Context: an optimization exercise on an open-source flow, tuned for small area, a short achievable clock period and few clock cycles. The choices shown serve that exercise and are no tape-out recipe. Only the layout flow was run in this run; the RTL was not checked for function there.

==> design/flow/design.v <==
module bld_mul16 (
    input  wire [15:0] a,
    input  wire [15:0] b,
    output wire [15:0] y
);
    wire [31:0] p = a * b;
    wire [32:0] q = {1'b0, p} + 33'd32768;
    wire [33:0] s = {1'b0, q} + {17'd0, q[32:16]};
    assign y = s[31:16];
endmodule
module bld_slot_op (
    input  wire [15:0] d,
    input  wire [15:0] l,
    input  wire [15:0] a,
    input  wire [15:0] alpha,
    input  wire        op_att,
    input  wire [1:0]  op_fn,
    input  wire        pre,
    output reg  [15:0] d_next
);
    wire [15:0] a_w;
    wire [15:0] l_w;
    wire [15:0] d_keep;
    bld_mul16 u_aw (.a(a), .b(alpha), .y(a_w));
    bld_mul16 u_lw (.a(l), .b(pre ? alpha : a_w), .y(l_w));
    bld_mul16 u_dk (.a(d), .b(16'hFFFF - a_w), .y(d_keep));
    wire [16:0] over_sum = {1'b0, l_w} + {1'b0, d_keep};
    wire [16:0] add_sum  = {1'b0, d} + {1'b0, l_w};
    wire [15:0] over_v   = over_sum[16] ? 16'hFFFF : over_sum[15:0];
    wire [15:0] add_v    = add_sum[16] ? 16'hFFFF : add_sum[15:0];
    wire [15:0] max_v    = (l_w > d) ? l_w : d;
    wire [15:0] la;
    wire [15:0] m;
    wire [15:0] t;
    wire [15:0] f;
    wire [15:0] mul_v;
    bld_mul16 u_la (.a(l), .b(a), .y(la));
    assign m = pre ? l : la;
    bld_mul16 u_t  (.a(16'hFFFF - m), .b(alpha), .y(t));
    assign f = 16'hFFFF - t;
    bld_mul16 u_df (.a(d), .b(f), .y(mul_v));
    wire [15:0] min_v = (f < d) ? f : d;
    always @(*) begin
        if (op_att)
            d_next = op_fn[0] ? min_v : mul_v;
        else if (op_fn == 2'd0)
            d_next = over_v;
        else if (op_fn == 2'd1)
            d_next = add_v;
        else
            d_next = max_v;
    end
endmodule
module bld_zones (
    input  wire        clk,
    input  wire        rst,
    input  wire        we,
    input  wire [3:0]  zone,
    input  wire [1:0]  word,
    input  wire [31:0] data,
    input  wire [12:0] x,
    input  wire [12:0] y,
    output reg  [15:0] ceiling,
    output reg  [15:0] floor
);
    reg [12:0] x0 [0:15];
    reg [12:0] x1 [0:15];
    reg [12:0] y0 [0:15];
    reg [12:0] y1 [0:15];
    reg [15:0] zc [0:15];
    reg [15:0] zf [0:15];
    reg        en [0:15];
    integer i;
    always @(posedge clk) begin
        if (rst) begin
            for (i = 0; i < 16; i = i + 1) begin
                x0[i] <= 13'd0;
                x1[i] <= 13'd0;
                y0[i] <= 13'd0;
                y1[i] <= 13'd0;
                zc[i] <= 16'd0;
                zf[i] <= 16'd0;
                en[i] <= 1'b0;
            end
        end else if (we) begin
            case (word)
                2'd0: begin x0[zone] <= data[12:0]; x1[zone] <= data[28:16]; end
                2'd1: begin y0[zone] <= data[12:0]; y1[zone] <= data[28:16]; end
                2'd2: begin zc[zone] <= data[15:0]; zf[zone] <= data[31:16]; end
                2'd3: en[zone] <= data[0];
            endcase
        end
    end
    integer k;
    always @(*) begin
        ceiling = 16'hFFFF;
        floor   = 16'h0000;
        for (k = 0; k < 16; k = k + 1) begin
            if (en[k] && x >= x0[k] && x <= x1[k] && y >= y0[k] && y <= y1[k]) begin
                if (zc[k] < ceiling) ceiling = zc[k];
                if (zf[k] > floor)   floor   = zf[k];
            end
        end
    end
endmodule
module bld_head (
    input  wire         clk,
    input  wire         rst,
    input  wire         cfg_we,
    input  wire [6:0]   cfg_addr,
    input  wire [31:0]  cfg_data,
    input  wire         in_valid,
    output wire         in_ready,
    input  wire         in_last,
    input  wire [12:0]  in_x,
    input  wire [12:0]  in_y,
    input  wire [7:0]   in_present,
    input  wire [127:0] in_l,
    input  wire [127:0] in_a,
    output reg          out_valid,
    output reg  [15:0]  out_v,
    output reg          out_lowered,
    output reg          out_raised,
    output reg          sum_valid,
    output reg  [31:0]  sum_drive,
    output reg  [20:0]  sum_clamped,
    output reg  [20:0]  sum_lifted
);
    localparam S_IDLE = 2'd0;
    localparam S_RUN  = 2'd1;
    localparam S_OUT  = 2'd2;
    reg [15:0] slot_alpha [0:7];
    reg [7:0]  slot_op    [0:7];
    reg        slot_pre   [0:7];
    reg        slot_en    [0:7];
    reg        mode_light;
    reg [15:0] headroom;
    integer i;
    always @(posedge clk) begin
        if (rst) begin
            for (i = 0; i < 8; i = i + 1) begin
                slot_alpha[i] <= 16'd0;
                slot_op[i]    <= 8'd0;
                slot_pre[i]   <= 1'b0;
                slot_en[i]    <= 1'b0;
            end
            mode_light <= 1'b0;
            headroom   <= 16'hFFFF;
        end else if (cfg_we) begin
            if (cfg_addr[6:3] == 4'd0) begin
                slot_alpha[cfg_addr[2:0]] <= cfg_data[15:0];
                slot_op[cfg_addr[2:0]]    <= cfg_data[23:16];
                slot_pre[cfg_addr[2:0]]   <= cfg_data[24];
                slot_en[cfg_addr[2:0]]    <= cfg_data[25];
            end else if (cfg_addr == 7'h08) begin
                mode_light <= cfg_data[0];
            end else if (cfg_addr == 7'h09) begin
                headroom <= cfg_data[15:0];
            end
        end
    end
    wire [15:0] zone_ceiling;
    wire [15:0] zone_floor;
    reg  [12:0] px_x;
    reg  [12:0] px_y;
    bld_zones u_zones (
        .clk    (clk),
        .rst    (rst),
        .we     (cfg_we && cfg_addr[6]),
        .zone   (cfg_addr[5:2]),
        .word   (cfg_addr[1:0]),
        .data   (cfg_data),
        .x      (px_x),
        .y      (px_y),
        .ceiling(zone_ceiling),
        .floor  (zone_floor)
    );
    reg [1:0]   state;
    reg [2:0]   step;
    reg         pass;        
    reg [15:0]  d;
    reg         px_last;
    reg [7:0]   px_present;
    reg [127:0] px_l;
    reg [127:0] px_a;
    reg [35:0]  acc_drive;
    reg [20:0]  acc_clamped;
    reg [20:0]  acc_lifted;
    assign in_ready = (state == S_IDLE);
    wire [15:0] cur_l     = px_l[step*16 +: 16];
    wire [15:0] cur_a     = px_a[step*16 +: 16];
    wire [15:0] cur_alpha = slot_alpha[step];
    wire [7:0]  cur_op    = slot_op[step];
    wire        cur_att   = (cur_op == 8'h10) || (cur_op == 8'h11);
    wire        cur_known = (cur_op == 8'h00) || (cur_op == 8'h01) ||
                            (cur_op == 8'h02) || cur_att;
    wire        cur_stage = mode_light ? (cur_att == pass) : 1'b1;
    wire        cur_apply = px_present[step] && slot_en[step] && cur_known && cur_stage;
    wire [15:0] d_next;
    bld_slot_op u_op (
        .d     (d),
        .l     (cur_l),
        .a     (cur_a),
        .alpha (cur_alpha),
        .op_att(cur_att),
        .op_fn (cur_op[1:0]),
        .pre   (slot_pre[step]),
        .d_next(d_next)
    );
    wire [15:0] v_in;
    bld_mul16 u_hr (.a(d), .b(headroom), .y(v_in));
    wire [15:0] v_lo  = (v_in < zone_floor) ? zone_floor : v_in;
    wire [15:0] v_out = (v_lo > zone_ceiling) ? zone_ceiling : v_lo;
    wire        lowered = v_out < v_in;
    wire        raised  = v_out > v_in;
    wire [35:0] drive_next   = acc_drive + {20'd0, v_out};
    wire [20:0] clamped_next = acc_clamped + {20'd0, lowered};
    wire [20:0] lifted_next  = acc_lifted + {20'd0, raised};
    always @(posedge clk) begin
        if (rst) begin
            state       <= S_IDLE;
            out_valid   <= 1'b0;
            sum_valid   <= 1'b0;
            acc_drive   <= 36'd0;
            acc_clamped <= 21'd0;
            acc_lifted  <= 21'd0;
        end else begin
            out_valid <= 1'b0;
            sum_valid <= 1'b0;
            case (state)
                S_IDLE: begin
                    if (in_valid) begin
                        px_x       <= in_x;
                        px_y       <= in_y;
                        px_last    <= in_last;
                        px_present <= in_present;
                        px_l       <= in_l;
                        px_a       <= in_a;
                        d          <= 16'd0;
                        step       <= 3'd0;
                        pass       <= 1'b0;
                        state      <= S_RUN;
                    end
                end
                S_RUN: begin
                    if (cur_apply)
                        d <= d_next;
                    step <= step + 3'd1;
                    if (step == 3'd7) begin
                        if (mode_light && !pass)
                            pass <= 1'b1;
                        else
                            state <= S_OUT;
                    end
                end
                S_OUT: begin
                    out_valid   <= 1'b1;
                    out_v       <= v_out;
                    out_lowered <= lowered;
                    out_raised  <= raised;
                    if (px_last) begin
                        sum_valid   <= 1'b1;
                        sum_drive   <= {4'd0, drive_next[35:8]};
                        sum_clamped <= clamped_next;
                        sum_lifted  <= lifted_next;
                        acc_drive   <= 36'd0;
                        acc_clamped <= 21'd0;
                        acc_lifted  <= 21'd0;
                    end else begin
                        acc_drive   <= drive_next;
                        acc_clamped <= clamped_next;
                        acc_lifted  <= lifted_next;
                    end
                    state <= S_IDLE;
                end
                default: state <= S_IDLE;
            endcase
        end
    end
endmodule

☆ ☆ ☆ ☆

- WORK TASK: Each line that contains the string "step" should be copied from the data above.

- ANSWER SECTION:
    reg [2:0]   step;
    wire [15:0] cur_l     = px_l[step*16 +: 16];
    wire [15:0] cur_a     = px_a[step*16 +: 16];
    wire [15:0] cur_alpha = slot_alpha[step];
    wire [7:0]  cur_op    = slot_op[step];
    wire        cur_apply = px_present[step] && slot_en[step] && cur_known && cur_stage;
        .pre   (slot_pre[step]),
                        step       <= 3'd0;
                    step <= step + 3'd1;
                    if (step == 3'd7) begin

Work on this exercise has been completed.